037. 記憶
母は、アトをじっと見つめていた。
「アト・・・実はね・・・というか、昔話したけど忘れてると思う話なんだけど・・・」
「はい」
答えながら、アトは自分の記憶力にがっかりしていた。まさか自分がそんなに物覚えが悪かったとは。
「あなた・・・」
母は、天を仰いだ。「・・・まぁ良いか」
「え」
まぁ良いかとはどういうことだ。
「まぁ、とにかくあなたなら大丈夫! お願いするわね」
ここは勇気を出してしっかり確認しておいたほうが良い、と、アトは感じた。
「何か、必要なことが僕は分かっていないみたいなんですが」
「だって・・・どうせ、話してもまた忘れちゃうんだもの。
あ、でも、それはあなたのせいじゃないのよ。仕方の無い事だもの」
そのあたりからして良く分からない。
アトはため息をついた。
とにかく、すぐに旅に出る必要があるという事だけは分かったが―・・・。
ん?
アトは気がついた。
何かがおかしい。
「待ってください、母上。
僕は―・・・どこを探せば―・・・どこに行けば良いのですか」
母は真面目にアトの目を見つめた。「良い所に気がついたわね」
真面目にふざけているのだろうか、この母は。
「普通の人には、行きにくい場所があるのよ」
母は、真剣に、言っていた。
「でも―」
何故だか続きが分かった気がした。
「僕には、行ける、と―?」
「そう」母は頷いた。
まさか―・・・。
「まさか、この、腕が、それに関わっていますか?」
母は、頷いた。
「・・・まさか、思い出したの?」
「え・・・」
アトは自分自身が分からない気持ちになった。
色んな事を、自分はすでに知っている― いや、知っていたはず―・・・らしい。
「あなたに行ける場所があるのは本当よ。
そして、あなたが、それをしても良いと、選んだの」
「でも、僕は、覚えてないのですが― 母上」
「そうよ。でも、それも、あなたが選ぶ事になった原因の一つなのよ」
何だ。何か、堂々巡りで―・・・。
「でも、私が、ここにいるわ。あなたの支えになれるわ」
母が、全て分かっているように頷いてくれたが、アトにはさっぱり―・・・分からなかった。
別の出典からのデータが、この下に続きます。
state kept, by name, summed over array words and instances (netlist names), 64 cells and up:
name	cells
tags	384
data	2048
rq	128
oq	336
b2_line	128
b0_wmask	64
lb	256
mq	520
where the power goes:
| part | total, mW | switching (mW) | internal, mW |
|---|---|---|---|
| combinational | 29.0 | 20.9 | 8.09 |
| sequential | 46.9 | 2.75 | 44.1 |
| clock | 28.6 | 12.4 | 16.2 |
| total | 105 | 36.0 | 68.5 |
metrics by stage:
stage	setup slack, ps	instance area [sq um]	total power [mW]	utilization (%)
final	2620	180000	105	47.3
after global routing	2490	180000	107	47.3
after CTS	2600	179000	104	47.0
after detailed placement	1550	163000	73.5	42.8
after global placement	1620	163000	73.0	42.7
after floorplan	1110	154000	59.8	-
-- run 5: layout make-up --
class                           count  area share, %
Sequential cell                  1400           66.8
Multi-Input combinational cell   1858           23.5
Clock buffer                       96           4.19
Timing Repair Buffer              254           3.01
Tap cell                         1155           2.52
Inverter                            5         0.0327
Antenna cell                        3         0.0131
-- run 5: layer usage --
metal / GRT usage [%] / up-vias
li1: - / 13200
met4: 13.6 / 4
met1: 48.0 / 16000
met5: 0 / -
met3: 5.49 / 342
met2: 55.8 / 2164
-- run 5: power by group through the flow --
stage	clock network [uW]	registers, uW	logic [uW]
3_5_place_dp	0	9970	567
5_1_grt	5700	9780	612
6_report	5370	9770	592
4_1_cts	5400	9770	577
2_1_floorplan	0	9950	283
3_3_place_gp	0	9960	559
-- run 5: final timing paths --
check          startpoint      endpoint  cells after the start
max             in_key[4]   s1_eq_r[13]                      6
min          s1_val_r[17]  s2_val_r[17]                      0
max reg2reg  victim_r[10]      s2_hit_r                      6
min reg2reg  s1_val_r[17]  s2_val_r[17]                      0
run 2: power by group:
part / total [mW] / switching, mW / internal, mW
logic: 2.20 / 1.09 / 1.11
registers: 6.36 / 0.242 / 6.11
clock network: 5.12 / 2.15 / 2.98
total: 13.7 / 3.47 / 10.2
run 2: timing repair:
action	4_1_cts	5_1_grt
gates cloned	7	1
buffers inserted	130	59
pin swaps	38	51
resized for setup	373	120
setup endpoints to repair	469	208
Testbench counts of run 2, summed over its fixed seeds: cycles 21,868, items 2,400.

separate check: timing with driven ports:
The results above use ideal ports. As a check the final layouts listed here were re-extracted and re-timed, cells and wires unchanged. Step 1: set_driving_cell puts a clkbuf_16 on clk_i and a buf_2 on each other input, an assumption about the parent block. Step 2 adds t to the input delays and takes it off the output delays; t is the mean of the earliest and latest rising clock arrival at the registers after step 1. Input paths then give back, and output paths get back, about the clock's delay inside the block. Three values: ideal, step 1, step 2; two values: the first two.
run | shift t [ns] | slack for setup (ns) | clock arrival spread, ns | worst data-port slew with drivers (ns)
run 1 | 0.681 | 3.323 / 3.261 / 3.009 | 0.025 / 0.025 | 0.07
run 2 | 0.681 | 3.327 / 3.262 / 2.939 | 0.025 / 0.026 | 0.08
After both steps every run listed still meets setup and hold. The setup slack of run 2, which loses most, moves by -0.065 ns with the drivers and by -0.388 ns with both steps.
This is an optimization exercise on Yosys and OpenROAD, whose aim is small area and a short achievable clock period, not a production implementation.
The RTL was checked by simulation tests, not by an equivalence proof against the original design.
Power and IR drop assume default switching activity.

== willow ==
## note_lane_scroller
module note_lane_scroller #(
  parameter  int LANES   = note_pkg::DEF_LANES,
  parameter  int SLOTS   = 40,
  parameter  int POS_W   = note_pkg::DEF_POS_W,
  parameter  int SPEED_W = 4,
  parameter  int SPAWN_Y = note_pkg::DEF_SPAWN_Y,
  parameter  int HIT_Y   = note_pkg::DEF_HIT_Y,
  parameter  int HIT_WIN = note_pkg::DEF_HIT_WIN,
  localparam int IDX_W   = $clog2(SLOTS),
  localparam int LANE_W  = $clog2(LANES),
  localparam int CNT_W   = $clog2(SLOTS + 1)
) (
  input  logic               clock,
  input  logic               reset_n,
  input  logic               tick,
  input  logic [SPEED_W-1:0] speed,
  input  logic               chart_valid,
  input  logic [LANES-1:0]   chart_lanes,
  output logic               chart_ready,
  input  logic [LANES-1:0]   strum,
  output logic [LANES-1:0]   hit,
  output logic [LANES-1:0]   miss,
  output logic [LANES-1:0]   bad_strum,
  input  logic [IDX_W-1:0]   rd_idx,
  output logic               rd_valid,
  output logic [LANE_W-1:0]  rd_lane,
  output logic [POS_W-1:0]   rd_pos,
  output logic [CNT_W-1:0]   active_count,
  output logic               overflow
);
  localparam int PW = 9;
  localparam logic [PW-1:0] P_OFS   = 9'd11;
  localparam logic [PW-1:0] P_SPAWN = PW'(SPAWN_Y) + P_OFS;
  localparam int NQ = 4;                        
  ...
Size: ~7600 cells after synthesis, about 55 I/O pins, ~46000 sq um of cells after synthesis.
clock: 95.0 ns
lec_check: 0
cap_margin: 20
core_margin: 2
core_utilization: 45
gpl_timing_driven: 0
place_density: 0.6
slew_margin: 20
standard.sh (not shown) runs the stock make flow with config.mk's settings and CLKGATE_MAP_FILE= SYNTH_SCRIPT=/design/flow/synth_recipe.tcl, a recipe that flattens the netlist after the stock synthesis.
==> flow/flow/run.sh <==
#!/bin/bash
# Layout flow: the standard ORFS flow (standard.sh) with these changes:
#  - synthesis maps the logic for area (ABC "map -a", no Yosys full-adder extraction); registers
#    are mapped exactly as in the standard synthesis (flow/synth.tcl);
#  - ports are buffered with sky130_fd_sc_hd__buf_2;
#  - the resizer's setup repair works toward a setup margin (flow/margin.txt), so that it
#    shortens the paths that set the achieved clock period. The clock and constraints are the standard flow's;
#  - clock tree synthesis arguments come from flow/cts_args.txt.
# Each step's full output goes to a log file in this folder.
set -euo pipefail
HERE=$(pwd)
FLOWDIR=$HERE/flow
MARGIN=$(cat $FLOWDIR/margin.txt)
CTSARGS=$(cat $FLOWDIR/cts_args.txt)
sed -e "s|SYNTH_SCRIPT=[^ ]*|SYNTH_SCRIPT=$FLOWDIR/synth.tcl|" standard.sh > own_synth.sh
sed -e "s|\"\${@:-finish}\"|SETUP_SLACK_MARGIN=$MARGIN BUFFER_PORTS_ARGS=\"-buffer_cell sky130_fd_sc_hd__buf_2\" CTS_ARGS=\"$CTSARGS\" \"\${@:-finish}\"|" standard.sh > own_layout.sh
export CUSTOM_ABC_SCRIPT=$FLOWDIR/abc_area.script
bash own_synth.sh synth > flow_synth.log 2>&1
bash own_layout.sh > flow_layout.log 2>&1
==> flow/flow/abc_area.script <==
strash; dch; map -a
==> flow/flow/cts_args.txt <==
-sink_clustering_enable -repair_clock_nets -dont_use_dummy_load -buf_list sky130_fd_sc_hd__clkbuf_8 -sink_clustering_size 12 -sink_clustering_max_diameter 100
==> flow/flow/margin.txt <==
73
==> flow/flow/synth.tcl <==
proc synth {args} { yosys synth -nofsm -noshare {*}$args }
# Map combinational logic for area: use our own ABC script in place of the one ORFS picks.
proc abc {args} {
  set i [lsearch -exact $args -script]
  if { $i >= 0 } { lset args [expr {$i + 1}] $::env(CUSTOM_ABC_SCRIPT) }
  yosys abc {*}$args
}
# Leave adders to ABC instead of Yosys's full/half-adder cell extraction.
proc extract_fa {args} { }
source $::env(SCRIPTS_DIR)/synth.tcl
# left out here: clear keep_hierarchy, flatten, clean up, hide names made inside functions, write 1_2_yosys.v
willow finished end to end and its layout was clean on timing, DRC and antenna.
Context: an optimization exercise on an open-source flow, tuned for small area, a short achievable clock period and few clock cycles. The choices shown serve that exercise and are no tape-out recipe. In this exercise RTL edits were held to simulation tests only and were not proved equivalent to the original.

Setup of v6:
// integer_to_padded_ascii
module integer_to_padded_ascii #(
  parameter int MAX_FIELD  = itap_pkg::DEF_MAX_FIELD,
  parameter int VALUE_BITS = itap_pkg::DEF_VALUE_BITS
) (
  input  logic                             clk_i,
  input  logic                             rst_ni,
  input  logic                             s_axis_tvalid,
  output logic                             s_axis_tready,
  input  logic [itap_pkg::IN_TDATA_W-1:0]  s_axis_tdata,
  input  logic [itap_pkg::IN_TUSER_W-1:0]  s_axis_tuser,
  output logic                             m_axis_tvalid,
  input  logic                             m_axis_tready,
  output logic [itap_pkg::OUT_TDATA_W-1:0] m_axis_tdata,
  output logic                             m_axis_tlast
);
  function automatic logic [2:0] enc_q(input logic [2:0] q);
    case (q)
      3'd0: enc_q = 3'd0;
      3'd1: enc_q = 3'd1;
      3'd2: enc_q = 3'd2;
      3'd3: enc_q = 3'd3;
      3'd4: enc_q = 3'd7;
      default: enc_q = 3'd0;
    endcase
  endfunction
  function automatic logic [2:0] dec_q(input logic [2:0] c);
    case (c)
      3'd0: dec_q = 3'd0;
      3'd1: dec_q = 3'd1;
      3'd2: dec_q = 3'd2;
      3'd3: dec_q = 3'd3;
      3'd7: dec_q = 3'd4;
      default: dec_q = 3'd0;
    endcase
  endfunction
  localparam int NDIG  = 20;
  localparam int ACC_W = (NDIG - 1) * 4 + 1;
  logic [63:0] v;
  logic [2:0]  fn;
  logic        wide_in, isdec_in, ishex_in, sgn_in, neg_in;
  assign v        = s_axis_tdata[63:0];
  assign fn       = s_axis_tuser[2:0];
  assign wide_in  = s_axis_tuser[3] || (fn == 3'd4);
  assign isdec_in = (fn == 3'd0) || (fn == 3'd1);
  ...
Size in the first run: about 2400 cells after synthesis, ~110 I/O pins.
clock: 8.0 ns
lec_check: 0
abc_area: 1
cap_margin: 20
core_margin: 2
core_utilization: 40
slew_margin: 20
standard.sh (not shown) runs the stock make flow with config.mk's settings and CLKGATE_MAP_FILE= SYNTH_SCRIPT=/design/flow/synth_recipe.tcl, a recipe that flattens the netlist after the stock synthesis.
==> flow/flow/run.sh <==
#!/bin/bash
# The standard layout (the standard.sh, unchanged synthesis) with two
# changes to how the layout is optimised: the port buffers are plain
# buf_2 cells instead of the delay-cell default, and timing repair aims for a
# larger setup margin. Each make run logs to a file of its own here.
set -euo pipefail
export BUFFER_PORTS_ARGS="-buffer_cell sky130_fd_sc_hd__buf_2"
export SETUP_SLACK_MARGIN="${FLOW_SETUP_MARGIN:-5.0}"
bash standard.sh synth > make_synth.log 2>&1
bash standard.sh finish > make_finish.log 2>&1
Testbench counts of v6, summed over its fixed seeds: cycles 13,131.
仕方ないような気持ちで、アトは、自分の予定を確認する事にした。
「僕は、どこに行けば良いのです?」
「あそこから行けるわ。私たちが暮らしているところとは、全く違う場所よ」
母は、暖炉を目で指した。
「そのペンダント、失くさないように気をつけなさい。
私と、クリスティンが、あなたと会話をするのに必要だから」
「クリスティン?」
先ほど確認された名前だ。
知っているかと聞かれたが―そんな子、クラスには居ない―。別の学年にしても・・・。
「居なくなった女の子と親しい子よ」
アトと母は暖炉―のように見える―の前まで歩み寄った。
「普通は行けない世界に、女の子が迷い込んでしまったみたいなの。
もしかして、今すぐに向かえば、ウロウロオロオロしているその子を見つけられるかもしれないわ。
人助けよ、アトロス」
「・・・」
アトは気がついた。これは、明日、明日の朝に出立、とか言うレベルの「今すぐ」ではないのだと。
とりあえず、行って、見てこようー・・・。すぐに動いたほうが、良い様子だ。